Menú

Laboratorio del cava

Cambio de decoración. Como todos los años. Colmados y ultramarinos exhiben sus mejores galas hipercalóricas. E hiperetílicas. Yo, a la caza de un paquete de café, paso casi sin fijarme en ellas: con los años uno genera cegueras protectoras muy convenientes. Queda todo en un vago vértigo. Pero, esta vez, hay algo extraño. Me detengo en el pasillo del supermercado, arriesgándome a ser apisonado por una marabunta de carritos bamboleantes que propulsan dulces  ancianitas con modales de serial-killer. A la derecha, una barricada de cajas de la misma “sidra-champán, famosa en el mundo entero” que había quedado dormida en ni se sabe qué recodo de mis memorias de infancia en los cincuenta. Retornan las viejas tradiciones, me digo.

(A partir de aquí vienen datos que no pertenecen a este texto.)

### flow/design.v
module BINARY_TO_7SEG_EN (
	input enable, seg7all_on,
	input d, c, b, a,
	output reg sg7_g, sg7_f, sg7_e, sg7_d, sg7_c, sg7_b, sg7_a
);
	always @(enable, seg7all_on, d, c, b, a) begin
		casez ({enable, seg7all_on, d, c, b, a})
			6'b0?????	:	begin	 
				sg7_g	<= 1;
				sg7_f	<= 1;
				sg7_e	<= 1;
				sg7_d	<= 1;
				sg7_c	<= 1;
				sg7_b	<= 1;
				sg7_a	<= 1;
			end
			6'b11????	:	begin	 
				sg7_g	<= 0;
				sg7_f	<= 0;
				sg7_e	<= 0;
				sg7_d	<= 0;
				sg7_c	<= 0;
				sg7_b	<= 0;
				sg7_a	<= 0;
			end
			6'b100000	:	begin	 
				sg7_g	<= 1;
				sg7_f	<= 0;
				sg7_e	<= 0;
				sg7_d	<= 0;
				sg7_c	<= 0;
				sg7_b	<= 0;
				sg7_a	<= 0;
			end
			6'b100001	:	begin	 
				sg7_g	<= 1;
				sg7_f	<= 1;
				sg7_e	<= 1;
				sg7_d	<= 1;
				sg7_c	<= 0;
				sg7_b	<= 0;
				sg7_a	<= 1;
			end
			6'b100010	:	begin	 
				sg7_g	<= 0;
				sg7_f	<= 1;
				sg7_e	<= 0;
				sg7_d	<= 0;
				sg7_c	<= 1;
				sg7_b	<= 0;
				sg7_a	<= 0;
			end
			6'b100011	:	begin	 
				sg7_g	<= 0;
				sg7_f	<= 1;
				sg7_e	<= 1;
				sg7_d	<= 0;
				sg7_c	<= 0;
				sg7_b	<= 0;
				sg7_a	<= 0;
			end
			6'b100100	:	begin	 
				sg7_g	<= 0;
				sg7_f	<= 0;
				sg7_e	<= 1;
				sg7_d	<= 1;
				sg7_c	<= 0;
				sg7_b	<= 0;
				sg7_a	<= 1;
			end
			6'b100101	:	begin	 
				sg7_g	<= 0;
				sg7_f	<= 0;
				sg7_e	<= 1;
				sg7_d	<= 0;
				sg7_c	<= 0;
				sg7_b	<= 1;
				sg7_a	<= 0;
			end
			6'b100110	:	begin	 
				sg7_g	<= 0;
				sg7_f	<= 0;
				sg7_e	<= 0;
				sg7_d	<= 0;
				sg7_c	<= 0;
				sg7_b	<= 1;
				sg7_a	<= 0;
			end
			6'b100111	:	begin	 
				sg7_g	<= 1;
				sg7_f	<= 1;
				sg7_e	<= 1;
				sg7_d	<= 1;
				sg7_c	<= 0;
				sg7_b	<= 0;
				sg7_a	<= 0;
			end
			6'b101000	:	begin	 
				sg7_g	<= 0;
				sg7_f	<= 0;
				sg7_e	<= 0;
				sg7_d	<= 0;
				sg7_c	<= 0;
				sg7_b	<= 0;
				sg7_a	<= 0;
			end
			6'b101001	:	begin	 
				sg7_g	<= 0;
				sg7_f	<= 0;
				sg7_e	<= 1;
				sg7_d	<= 1;
				sg7_c	<= 0;
				sg7_b	<= 0;
				sg7_a	<= 0;
			end
			default	:	begin	 
				sg7_g	<= 1;
				sg7_f	<= 0;
				sg7_e	<= 0;
				sg7_d	<= 0;
				sg7_c	<= 0;
				sg7_b	<= 0;
				sg7_a	<= 0;
			end
		endcase
	end
endmodule
module test_binary_7_seg_en_c2_de2 (
	input[5:0] SW,
	output[6:0] HEX0, HEX1, HEX2, HEX3, HEX4, HEX5, HEX6, HEX7
);
	BINARY_TO_7SEG_EN uut0 (.enable(SW[5]), .seg7all_on(SW[4]), .d(SW[3]), .c(SW[2]), .b(SW[1]), .a(SW[0]), .sg7_g(HEX0[6]), .sg7_f(HEX0[5]), .sg7_e(HEX0[4]), .sg7_d(HEX0[3]), .sg7_c(HEX0[2]), .sg7_b(HEX0[1]), .sg7_a(HEX0[0]));
	BINARY_TO_7SEG_EN uut1 (.enable(SW[5]), .seg7all_on(SW[4]), .d(SW[3]), .c(SW[2]), .b(SW[1]), .a(SW[0]), .sg7_g(HEX1[6]), .sg7_f(HEX1[5]), .sg7_e(HEX1[4]), .sg7_d(HEX1[3]), .sg7_c(HEX1[2]), .sg7_b(HEX1[1]), .sg7_a(HEX1[0]));
	BINARY_TO_7SEG_EN uut2 (.enable(SW[5]), .seg7all_on(SW[4]), .d(SW[3]), .c(SW[2]), .b(SW[1]), .a(SW[0]), .sg7_g(HEX2[6]), .sg7_f(HEX2[5]), .sg7_e(HEX2[4]), .sg7_d(HEX2[3]), .sg7_c(HEX2[2]), .sg7_b(HEX2[1]), .sg7_a(HEX2[0]));
	BINARY_TO_7SEG_EN uut3 (.enable(SW[5]), .seg7all_on(SW[4]), .d(SW[3]), .c(SW[2]), .b(SW[1]), .a(SW[0]), .sg7_g(HEX3[6]), .sg7_f(HEX3[5]), .sg7_e(HEX3[4]), .sg7_d(HEX3[3]), .sg7_c(HEX3[2]), .sg7_b(HEX3[1]), .sg7_a(HEX3[0]));
	BINARY_TO_7SEG_EN uut4 (.enable(SW[5]), .seg7all_on(SW[4]), .d(SW[3]), .c(SW[2]), .b(SW[1]), .a(SW[0]), .sg7_g(HEX4[6]), .sg7_f(HEX4[5]), .sg7_e(HEX4[4]), .sg7_d(HEX4[3]), .sg7_c(HEX4[2]), .sg7_b(HEX4[1]), .sg7_a(HEX4[0]));
	BINARY_TO_7SEG_EN uut5 (.enable(SW[5]), .seg7all_on(SW[4]), .d(SW[3]), .c(SW[2]), .b(SW[1]), .a(SW[0]), .sg7_g(HEX5[6]), .sg7_f(HEX5[5]), .sg7_e(HEX5[4]), .sg7_d(HEX5[3]), .sg7_c(HEX5[2]), .sg7_b(HEX5[1]), .sg7_a(HEX5[0]));
	BINARY_TO_7SEG_EN uut6 (.enable(SW[5]), .seg7all_on(SW[4]), .d(SW[3]), .c(SW[2]), .b(SW[1]), .a(SW[0]), .sg7_g(HEX6[6]), .sg7_f(HEX6[5]), .sg7_e(HEX6[4]), .sg7_d(HEX6[3]), .sg7_c(HEX6[2]), .sg7_b(HEX6[1]), .sg7_a(HEX6[0]));
	BINARY_TO_7SEG_EN uut7 (.enable(SW[5]), .seg7all_on(SW[4]), .d(SW[3]), .c(SW[2]), .b(SW[1]), .a(SW[0]), .sg7_g(HEX7[6]), .sg7_f(HEX7[5]), .sg7_e(HEX7[4]), .sg7_d(HEX7[3]), .sg7_c(HEX7[2]), .sg7_b(HEX7[1]), .sg7_a(HEX7[0]));
endmodule
### flow/constraint.sdc
current_design test_binary_7_seg_en_c2_de2

set clk_period 2.3
set clk_io_pct 0.2

create_clock -name clk0 -period $clk_period

set non_clock_inputs [all_inputs -no_clocks]
set_input_delay [expr $clk_period * $clk_io_pct] -clock clk0 $non_clock_inputs
set_output_delay [expr $clk_period * $clk_io_pct] -clock clk0 [all_outputs]
### flow/config.mk
export PLATFORM = sky130hd
export DESIGN_NAME = test_binary_7_seg_en_c2_de2
export DESIGN_NICKNAME = test_binary_7_seg_en_c2_de2
export VERILOG_FILES = /design/flow/design.v
export SDC_FILE = /design/flow/constraint.sdc
export NUM_CORES = 4
export LEC_CHECK = 1
export CORE_AREA = 10 10 70 70
export DIE_AREA = 0 0 80 80
### flow/run.sh
#!/bin/bash
# OpenROAD 26Q1-2900-gdf79404cd8, Yosys 0.63+post, stock flow scripts
make -C /OpenROAD-flow-scripts/flow DESIGN_CONFIG=/design/flow/config.mk WORK_HOME=/design/flow/orfs finish
==> impl_metrics.ini <==
; implementation run metrics
[grt]
antenna_found_initial = 0
grt_start_max_net_pins = 9
grt_usage_pct = 5.357
grt-ovfl-total = 0
first_pass_grt_wire_length_um = 2835
grt_pass1_vias = 571

[finish]
flow.area_growth_from_synthesis_pct = 85.60
fin_cells = 157
design.seq.count = 0
clock_buffer_count = 0
num-fill-cells = 366
fraction_of_final_layout_cells_sized_beyond_drive_strength_1_pct = 38.74
seq_area_sq_um = 0
final_core_utilization_pct = 32.56
final_area_sq_um = 1112
multiInputGateArea_sq_um = 217.7

[drt]
count_of_antenna_violating_nets_left_after_detailed_routing = 0
wl_per_cell_um = 12.89
detailroute.via_count = 562
detailed_router_iteration_count_before_antenna_repair = 4
drc = 0
via_per_inst = 3.580
drt_first_iter_violations = 7
antenna-diode-count = 0
drt-total-wl_um = 2023

[worst_setup_path]
required_ns = 1.84
crit_path_start_kind = input pin
critPathArrivalTime_ns = 1.79
worst_path_max_delay_cell = sky130_fd_sc_hd__clkdlybuf4s50_1
critPathKind = in -> out
cp_top_family = buffers and inverters
critPathMaxFanout = 5
critPathMaxStageDelay_ns = 0.46
worstPathBufferInverterCount = 5
crit_path_cell_trace = buf_4 -> nand2b_4 -> buf_6 -> buf_4 -> o31ai_4 -> buf_6 -> clkdlybuf4s50_1
worst_setup_path_end_kind = output pin

[final_timing]
max_slew.worst_pin.slew_ns = 0.3592
tightest_slew_margin_relative_to_the_limit_pct = 76.06
final_setup_violation_count = 0
rsz0062_at_grt = yes
final.min_clock_period_ns = 2.247
timing_max_transition_violations_final = 0
hold-worst-slack_ns = 1.428
max_clock_freq_ghz = 0.4450
timing.final.crit_share_pct = 97.70
final_hold_fails = 0
sum_of_negative_setup_slack_ns = 0

[floorplan]
die_width_um = 80
fp.coreArea_sq_um = 3416
die.size.y_um = 80
io-pin-count = 62
fp-row-count = 21
initCoreUtil_pct = 17.55
chip_area_sq_um = 6400

[placement]
dp.cells = 149
globalplace.congestion = 0.7638
portBuffers = 62
detail_placement_hpwl_um = 1599
instance_area_at_placement_sq_um = 974.7

[synth]
synth.yosys.num_cells = 82
synth.lib_cells_used.distinct = 20
yosysWarnings = 1
synthesis.area_per_instance_sq_um = 7.309
yosys.stat.seqShare_pct = 0
ys_chip_area_sq_um = 599.3
synthCells = 82
syn_area_sq_um = 599.3

[hold_path]
hold_path_class = in -> out

[job]
openroad.warnings = 33
maxCapViolations = 0

[power]
p_leak_nw = 0.5749
vdd_drop_max_mv = 0.08584
power.density_nw_per_um2 = 184.4

[outcome]
status = finished, final reports clean
[worst min-delay path, stage by stage]
cell,delay (ns)
sky130_fd_sc_hd__buf_6,0.10
sky130_fd_sc_hd__a21oi_1,0.08
sky130_fd_sc_hd__o21ai_2,0.10
sky130_fd_sc_hd__buf_4,0.13
sky130_fd_sc_hd__dlymetal6s2s_1,0.10
[repair_timing]
item,4_1_cts,5_1_grt
resized,58,23
hold buffers,0,0
endpoints found under the setup margin,56,32
setup buffers,5,3
pin swaps,4,0
gates cloned,0,0
[routing by layer]
layer	global-route usage [%]	wire, um	vias to the layer above	part of all wire, %
met5	0	0	-	0
met4	0	0	0	0
met3	3.636	378	0	19
met2	9.551	936	38	46
met1	5.339	709	254	35
li1	-	-	270	-
[where the power goes]
part	internal, W	switching [W]
clock network	0	0
registers	0	0
logic	0.000143	0.0000621
total	0.000143	0.0000621
[logic make-up (layout without fill, tap and decap cells)]
family / count (synthesis) / in the layout / synth area share [%]
xor gates and xnor gates: 2 / 2 / 2.923
AOI/OAI and AO/OA: 12 / 12 / 13.57
muxes: 1 / 1 / 1.879
and+or+nand+nor: 4 / 4 / 4.383
adders and majority gates: 1 / 1 / 1.670
buffers and inverters: 62 / 91 / 75.57
[cells in the mapped netlist, drive strengths merged]
| library cell | count | area share (%) |
|---|---|---|
| nand2b | 1 | 1.0 |
| inv | 2 | 1.3 |
| o41ai | 1 | 1.5 |
| o21ai | 4 | 3.3 |
| buf | 59 | 74 |
| xnor2 | 2 | 2.9 |
| or4 | 2 | 2.5 |
| a2bb2oi | 1 | 1.5 |
| nor3 | 1 | 0.83 |
| mux2 | 1 | 1.9 |
| o31a | 1 | 1.7 |
| o31ai | 2 | 2.5 |
| clkbuf | 1 | 0.63 |
| a21oi | 2 | 1.7 |
| o311ai | 1 | 1.5 |
| maj3 | 1 | 1.7 |
[layout make-up]
type / instances / share of cell area [%]
Inverter: 2 / 0.6749
Multi-Input combinational cell: 20 / 19.57
Tap cell: 46 / 5.174
Timing Repair Buffer: 89 / 74.58
[worst paths after layout]
kind,from,to,cells after the start,slack (ns)
max,SW[3],HEX1[1],7,0.05
min,SW[2],HEX1[6],5,1.43
[cells in the final DEF (no fill, tap or decap)]
cell type / count
sky130_fd_sc_hd__nand2b_4: 1
sky130_fd_sc_hd__o21ai_1: 3
sky130_fd_sc_hd__inv_2: 1
sky130_fd_sc_hd__buf_6: 6
sky130_fd_sc_hd__mux2_2: 1
sky130_fd_sc_hd__buf_4: 25
sky130_fd_sc_hd__o311ai_4: 1
sky130_fd_sc_hd__nor3_1: 1
sky130_fd_sc_hd__dlygate4sd2_1: 25
sky130_fd_sc_hd__a2bb2oi_1: 1
sky130_fd_sc_hd__dlymetal6s2s_1: 12
sky130_fd_sc_hd__maj3_2: 1
sky130_fd_sc_hd__buf_2: 1
sky130_fd_sc_hd__a21oi_1: 2
sky130_fd_sc_hd__xnor2_1: 2
sky130_fd_sc_hd__clkdlybuf4s50_1: 20
sky130_fd_sc_hd__o41ai_4: 1
sky130_fd_sc_hd__o31a_2: 1
sky130_fd_sc_hd__o21ai_2: 1
sky130_fd_sc_hd__o31ai_4: 1
sky130_fd_sc_hd__or4_4: 1
sky130_fd_sc_hd__inv_1: 1
sky130_fd_sc_hd__or4_1: 1
sky130_fd_sc_hd__o31ai_2: 1
[metrics by stage]
stage                      power, W  setup WS [ns]
after floorplan           0.0001148        0.07349
after global placement    0.0002005        -0.5391
after detailed placement  0.0002016        -0.5527
after CTS                 0.0001986      0.0004838
after global routing      0.0002245      -0.009564
final                     0.0002052        0.05291
Power and IR drop assume default switching activity.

Luego, me vuelvo a la izquierda: un muro, literalmente un muro, de botellas de cava. Con un rotundo cartelón, primorosamente rotulado a mano: “Cava de Cáceres”. Las amas de casa apuran su trasiego de compra para el fin de semana y me miran mal: ¿qué hará ese imbécil, parado en medio del tráfico? Y, la verdad, a mí, lo que se dice el cava es un brebaje que puede interesarme casi tanto como el calimocho (de vino blanco y gaseosa, of course). O sea, cero. Pero algo hay en esta mutación de colmados, ultramarinos y pequeños supermercados que se me hace fascinante. Como el síntoma de que un detonador primordial ha hecho clic en los usos y certidumbres de consumo, que son, al fin, lo más profundo, lo más inalterable, de las comunes vidas cotidianas. “Lo del cava” es un laboratorio. Todo confluye en él para trocarlo en experimento crítico: afecta a una liturgia consagrada, la del anual festejo navideño, y es transversal a casi todos los estratos de la población española. Lo que se juega en esa mutación de automatismos (del cava catalán al de Cáceres o al que sea) no es la cuantificable pérdida de ventas de unos en beneficio de los otros. Eso es algo menor. El envite tiene una muy otra envergadura: si este experimento muestra que tales automatismos pueden, sí, ser trastrocados limpiamente, ¿qué certidumbre quedará de que no sea trasplantado al plano crítico, el financiero? Si tan plácidamente resultan poder los ciudadanos alterar el blindado rito de sus cenas navideñas, ¿qué impedirá que acaben por acometer algo incomparablemente más sencillo: cambiar de entidad sus cuentas corrientes? No, nada es de verdad tan grave como un cambio de decorados.